¿Autonomía o aislamiento?

 

         En la democracia moderna, como en la antigua, hay una fuerza centrífuga e individualista, que lleva a las personas que viven en sociedad a ser propietarios de sí mismos, por encima de cualquier vínculo social, y también una fuerza centrípeta, que induce a las mismas personas a crear vínculos comunes, que crean a la vez comunicación, solidaridad y ámbitos diversos de copertenencia. El equilibrio estable de las dos fuerzas hace posible la sociedad de hombres libres y solidarios, que componen la verdadera sociedad democrática.

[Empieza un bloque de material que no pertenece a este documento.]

## src/rtl/syn_angle_bus.sv

```systemverilog
module syn_angle_bus #(
  parameter int DATA_W   = 8,
  parameter int ADDR_W   = 3,
  parameter int STAG_DEF = 16
) (
  input  logic                clk,
  input  logic                rst_n,
  input  logic                wr_en,
  input  logic [ADDR_W-1:0]   wr_addr,
  input  logic [DATA_W-1:0]   wr_data,
  input  logic [1:0]          bit_flag,
  output logic [2*DATA_W-1:0] ang0,
  output logic [2*DATA_W-1:0] ang1,
  output logic [1:0]          xfer_pulse,
  output logic [1:0]          stage_en,
  output logic                rotor_en,
  output logic                circuit_off,
  output logic                alert
);
  localparam int ANG_W  = 2 * DATA_W;
  localparam int STAG_W = 2 * DATA_W;
  localparam int NCH    = 2;
  localparam logic [ADDR_W-1:0] A_CTRL = ADDR_W'(4);
  localparam logic [ADDR_W-1:0] A_STGL = ADDR_W'(5);
  localparam logic [ADDR_W-1:0] A_STGH = ADDR_W'(6);

  logic [ANG_W-1:0] ang_q [NCH];
  logic [1:0]       xfer_q;

  logic              mode_q, stage_flt, circ_flt;
  logic [1:0]        run_q;
  logic [STAG_W-1:0] stag_q, cnt_q;

  wire ctrl_wr  = wr_en && wr_addr == A_CTRL;
  wire flt_now  = |bit_flag;
  wire flt_held = stage_flt | circ_flt;
  wire clr_ok   = ctrl_wr && wr_data[2] && !flt_now;
  wire start_ok = ctrl_wr && wr_data[1] && !flt_held;

  for (genvar c = 0; c < NCH; c++) begin : g_ch
    logic [DATA_W-1:0] lo_buf, hi_buf;
    logic              pend;
    wire lo_wr = wr_en && wr_addr == ADDR_W'(2*c);
    wire hi_wr = wr_en && wr_addr == ADDR_W'(2*c+1);

    always_ff @(posedge clk or negedge rst_n) begin
      if (!rst_n) begin
        lo_buf    <= '0;
        hi_buf    <= '0;
        pend      <= 1'b0;
        ang_q[c]  <= '0;
        xfer_q[c] <= 1'b0;
      end else begin
        if (lo_wr) lo_buf <= wr_data;
        if (hi_wr) hi_buf <= wr_data;
        pend      <= hi_wr;
        xfer_q[c] <= pend;
        if (pend) ang_q[c] <= {hi_buf, lo_buf};
      end
    end

    AST_ANG_WITH_STROBE: assert property (@(posedge clk) disable iff (!rst_n)
      (ang_q[c] != $past(ang_q[c])) |-> xfer_q[c]);
    AST_STROBE_SINGLE: assert property (@(posedge clk) disable iff (!rst_n)
      xfer_q[c] |=> !xfer_q[c]);
  end

  always_ff @(posedge clk or negedge rst_n) begin
    if (!rst_n) begin
      mode_q <= 1'b0;
      stag_q <= STAG_W'(STAG_DEF);
    end else begin
      if (ctrl_wr) mode_q <= wr_data[0];
      if (wr_en && wr_addr == A_STGL) stag_q[DATA_W-1:0] <= wr_data;
      if (wr_en && wr_addr == A_STGH) stag_q[STAG_W-1:DATA_W] <= wr_data;
    end
  end

  always_ff @(posedge clk or negedge rst_n) begin
    if (!rst_n) begin
      stage_flt <= 1'b0;
      circ_flt  <= 1'b0;
    end else if (clr_ok) begin
      stage_flt <= 1'b0;
      circ_flt  <= 1'b0;
    end else begin
      stage_flt <= stage_flt | (flt_now & mode_q);
      circ_flt  <= circ_flt | (flt_now & ~mode_q);
    end
  end

  always_ff @(posedge clk or negedge rst_n) begin
    if (!rst_n) begin
      run_q <= 2'b00;
      cnt_q <= '0;
    end else if (flt_now) begin
      run_q <= 2'b00;
      cnt_q <= '0;
    end else if (start_ok && !run_q[0]) begin
      run_q[0] <= 1'b1;
      cnt_q    <= stag_q;
    end else if (run_q[0] && !run_q[1]) begin
      if (cnt_q == '0) run_q[1] <= 1'b1;
      else             cnt_q    <= cnt_q - 1'b1;
    end
  end

  assign ang0        = ang_q[0];
  assign ang1        = ang_q[1];
  assign xfer_pulse  = xfer_q;
  assign stage_en    = run_q;
  assign rotor_en    = run_q[0];
  assign circuit_off = circ_flt;
  assign alert       = circ_flt;

  AST_STAGE_ORDER: assert property (@(posedge clk) disable iff (!rst_n)
    stage_en[1] |-> stage_en[0]);
  AST_FLAG_KILLS_STAGES: assert property (@(posedge clk) disable iff (!rst_n)
    $past(|bit_flag) |-> (stage_en == 2'b00 && !rotor_en));
  AST_ALERT_ONLY_MODE0: assert property (@(posedge clk) disable iff (!rst_n)
    $rose(alert) |-> !$past(mode_q));
  AST_NO_CLEAR_UNDER_FLAG: assert property (@(posedge clk) disable iff (!rst_n)
    (alert && (|bit_flag)) |=> alert);
endmodule

```
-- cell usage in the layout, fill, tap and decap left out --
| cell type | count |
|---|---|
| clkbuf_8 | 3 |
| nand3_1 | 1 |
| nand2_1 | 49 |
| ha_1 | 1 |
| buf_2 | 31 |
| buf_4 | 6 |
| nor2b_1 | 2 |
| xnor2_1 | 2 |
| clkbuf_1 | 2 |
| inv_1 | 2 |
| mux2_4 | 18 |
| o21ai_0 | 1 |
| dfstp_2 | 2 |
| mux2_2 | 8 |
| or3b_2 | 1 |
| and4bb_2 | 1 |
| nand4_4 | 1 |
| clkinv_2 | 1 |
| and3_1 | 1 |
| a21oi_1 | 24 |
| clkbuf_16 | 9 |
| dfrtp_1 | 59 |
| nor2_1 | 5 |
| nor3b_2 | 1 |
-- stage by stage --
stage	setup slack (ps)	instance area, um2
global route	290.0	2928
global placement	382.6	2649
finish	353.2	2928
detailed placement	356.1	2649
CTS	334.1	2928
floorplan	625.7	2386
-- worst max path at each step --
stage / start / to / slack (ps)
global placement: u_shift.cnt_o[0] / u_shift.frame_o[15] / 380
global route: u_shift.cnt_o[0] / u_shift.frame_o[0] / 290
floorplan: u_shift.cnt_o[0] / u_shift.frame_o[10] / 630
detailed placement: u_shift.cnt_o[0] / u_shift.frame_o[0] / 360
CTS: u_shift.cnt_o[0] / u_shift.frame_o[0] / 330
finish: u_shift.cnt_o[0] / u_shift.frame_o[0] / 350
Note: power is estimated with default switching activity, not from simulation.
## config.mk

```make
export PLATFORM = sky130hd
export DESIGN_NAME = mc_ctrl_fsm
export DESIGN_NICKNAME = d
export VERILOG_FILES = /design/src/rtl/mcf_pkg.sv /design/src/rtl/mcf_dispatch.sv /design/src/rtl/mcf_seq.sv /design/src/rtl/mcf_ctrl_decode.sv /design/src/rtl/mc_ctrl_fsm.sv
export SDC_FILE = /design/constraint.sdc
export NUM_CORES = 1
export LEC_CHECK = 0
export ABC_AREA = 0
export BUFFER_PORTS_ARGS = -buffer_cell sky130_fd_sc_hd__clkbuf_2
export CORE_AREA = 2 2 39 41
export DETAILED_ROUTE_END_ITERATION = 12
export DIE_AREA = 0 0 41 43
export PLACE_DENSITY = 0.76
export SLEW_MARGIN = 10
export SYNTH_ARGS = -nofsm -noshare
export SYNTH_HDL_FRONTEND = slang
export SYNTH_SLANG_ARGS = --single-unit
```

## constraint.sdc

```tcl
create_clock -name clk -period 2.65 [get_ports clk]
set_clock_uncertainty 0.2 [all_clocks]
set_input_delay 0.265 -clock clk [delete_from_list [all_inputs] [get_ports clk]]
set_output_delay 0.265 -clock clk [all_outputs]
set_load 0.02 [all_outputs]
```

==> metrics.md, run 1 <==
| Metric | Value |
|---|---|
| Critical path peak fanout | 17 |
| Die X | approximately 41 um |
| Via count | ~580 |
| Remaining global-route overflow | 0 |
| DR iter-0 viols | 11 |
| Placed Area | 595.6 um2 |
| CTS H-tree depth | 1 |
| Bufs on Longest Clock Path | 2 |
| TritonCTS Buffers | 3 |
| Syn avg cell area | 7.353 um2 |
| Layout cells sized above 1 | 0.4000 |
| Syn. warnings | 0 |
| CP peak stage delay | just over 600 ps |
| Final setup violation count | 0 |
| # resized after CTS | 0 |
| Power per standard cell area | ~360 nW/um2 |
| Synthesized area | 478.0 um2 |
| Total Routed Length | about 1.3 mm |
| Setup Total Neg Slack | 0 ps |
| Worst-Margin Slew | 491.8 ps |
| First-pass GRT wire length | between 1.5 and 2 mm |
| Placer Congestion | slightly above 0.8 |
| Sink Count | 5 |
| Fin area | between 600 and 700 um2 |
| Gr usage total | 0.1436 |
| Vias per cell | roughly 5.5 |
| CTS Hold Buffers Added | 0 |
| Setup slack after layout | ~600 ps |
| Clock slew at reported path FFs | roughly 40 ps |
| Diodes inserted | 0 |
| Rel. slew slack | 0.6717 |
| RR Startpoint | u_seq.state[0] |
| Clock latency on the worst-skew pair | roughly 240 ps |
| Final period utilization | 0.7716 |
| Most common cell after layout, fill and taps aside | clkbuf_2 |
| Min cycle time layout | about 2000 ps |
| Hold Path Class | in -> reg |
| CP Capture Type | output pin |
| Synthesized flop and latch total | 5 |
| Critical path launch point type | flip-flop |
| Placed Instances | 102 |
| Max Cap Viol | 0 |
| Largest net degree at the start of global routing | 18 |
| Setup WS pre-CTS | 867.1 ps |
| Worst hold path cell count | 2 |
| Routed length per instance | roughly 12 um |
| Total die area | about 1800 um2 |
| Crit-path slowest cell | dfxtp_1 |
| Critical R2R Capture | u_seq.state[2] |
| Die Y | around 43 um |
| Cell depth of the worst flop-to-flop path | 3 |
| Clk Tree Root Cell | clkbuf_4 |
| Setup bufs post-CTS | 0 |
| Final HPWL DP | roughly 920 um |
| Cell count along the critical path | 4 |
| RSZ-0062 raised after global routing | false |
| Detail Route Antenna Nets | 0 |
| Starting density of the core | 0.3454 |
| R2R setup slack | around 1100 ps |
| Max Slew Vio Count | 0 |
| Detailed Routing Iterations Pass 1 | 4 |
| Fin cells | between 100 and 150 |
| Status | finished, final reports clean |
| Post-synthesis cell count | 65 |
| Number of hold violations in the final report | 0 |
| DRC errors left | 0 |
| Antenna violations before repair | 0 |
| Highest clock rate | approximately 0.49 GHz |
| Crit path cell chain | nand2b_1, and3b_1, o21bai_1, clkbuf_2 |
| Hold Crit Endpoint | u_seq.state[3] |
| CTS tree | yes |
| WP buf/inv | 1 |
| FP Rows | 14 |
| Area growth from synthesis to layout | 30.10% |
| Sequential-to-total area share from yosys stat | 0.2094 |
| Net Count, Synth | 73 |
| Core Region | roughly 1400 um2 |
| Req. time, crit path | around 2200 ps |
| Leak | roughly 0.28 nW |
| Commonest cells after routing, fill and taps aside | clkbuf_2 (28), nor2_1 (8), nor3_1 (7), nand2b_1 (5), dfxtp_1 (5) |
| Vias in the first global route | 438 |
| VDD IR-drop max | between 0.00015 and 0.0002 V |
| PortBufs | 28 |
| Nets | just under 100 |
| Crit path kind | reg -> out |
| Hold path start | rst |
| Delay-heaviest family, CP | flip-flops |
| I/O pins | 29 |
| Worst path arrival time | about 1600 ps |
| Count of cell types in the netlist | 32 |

Si uno de los excesos de esta sociedad es la masificación, otro es el aislamiento. Las estadísticas actuales alertan cada día sobre las muchas personas que viven  y mueren  solas en los países ricos, llegando en algunos casos hasta la mitad de la población, y nos asustan con algunas de las consecuencias públicas de esa soledad: consumo de antidepresivos, insomnios, infartos, demencias, suicidios… En Gran Bretaña, han obligado a Teresa May a nombrar un ministrro que se encargue de la soledad. Lo cierto es que en  algunos países, que pasaban por ser los más adelantados y prósperos, el ideal de autonomía empujó, hace ya medio siglo, a ciertos líderes políticos a conseguir que nigúna persona adulta dependiera económicamente de ningún familiar. Se formó así una sociedad de solitarios, que sólo dejan de serlo cuando sus necesidades -generalmente, en una edad muy avanzada- los entregan a los cuidados de la asistencia social. El documental del ítalo-sueco Erik Gandini, La teoría sueca del amor (2015), que presenta la ingeniería social del individualismo de Estado, nos acerca a esa triste realidad.

Lo cual no puede ni debe llevarnos a la ilusión de que otros tiempos, muy distintos a los nuestros, denominados patriarcales, agrario-tradicionales, fueran mucho mejores. La búsqueda del equilibrio necesario entre sociedad y soledad, entre libertad y solidaridad, entre  aislamiento y masificación sólo puede llevarse a cabo y encontrar salidas airosas, y no solo fortuitas, en nuesrtra misma sociedad contemporánea, no sólo con todos los abundantes medios a nuestro alcalce, sino sobre todo con el ejercicio de todas las virtudes posibles, que hacen la vida justa, la única que debe aspirar el hombre.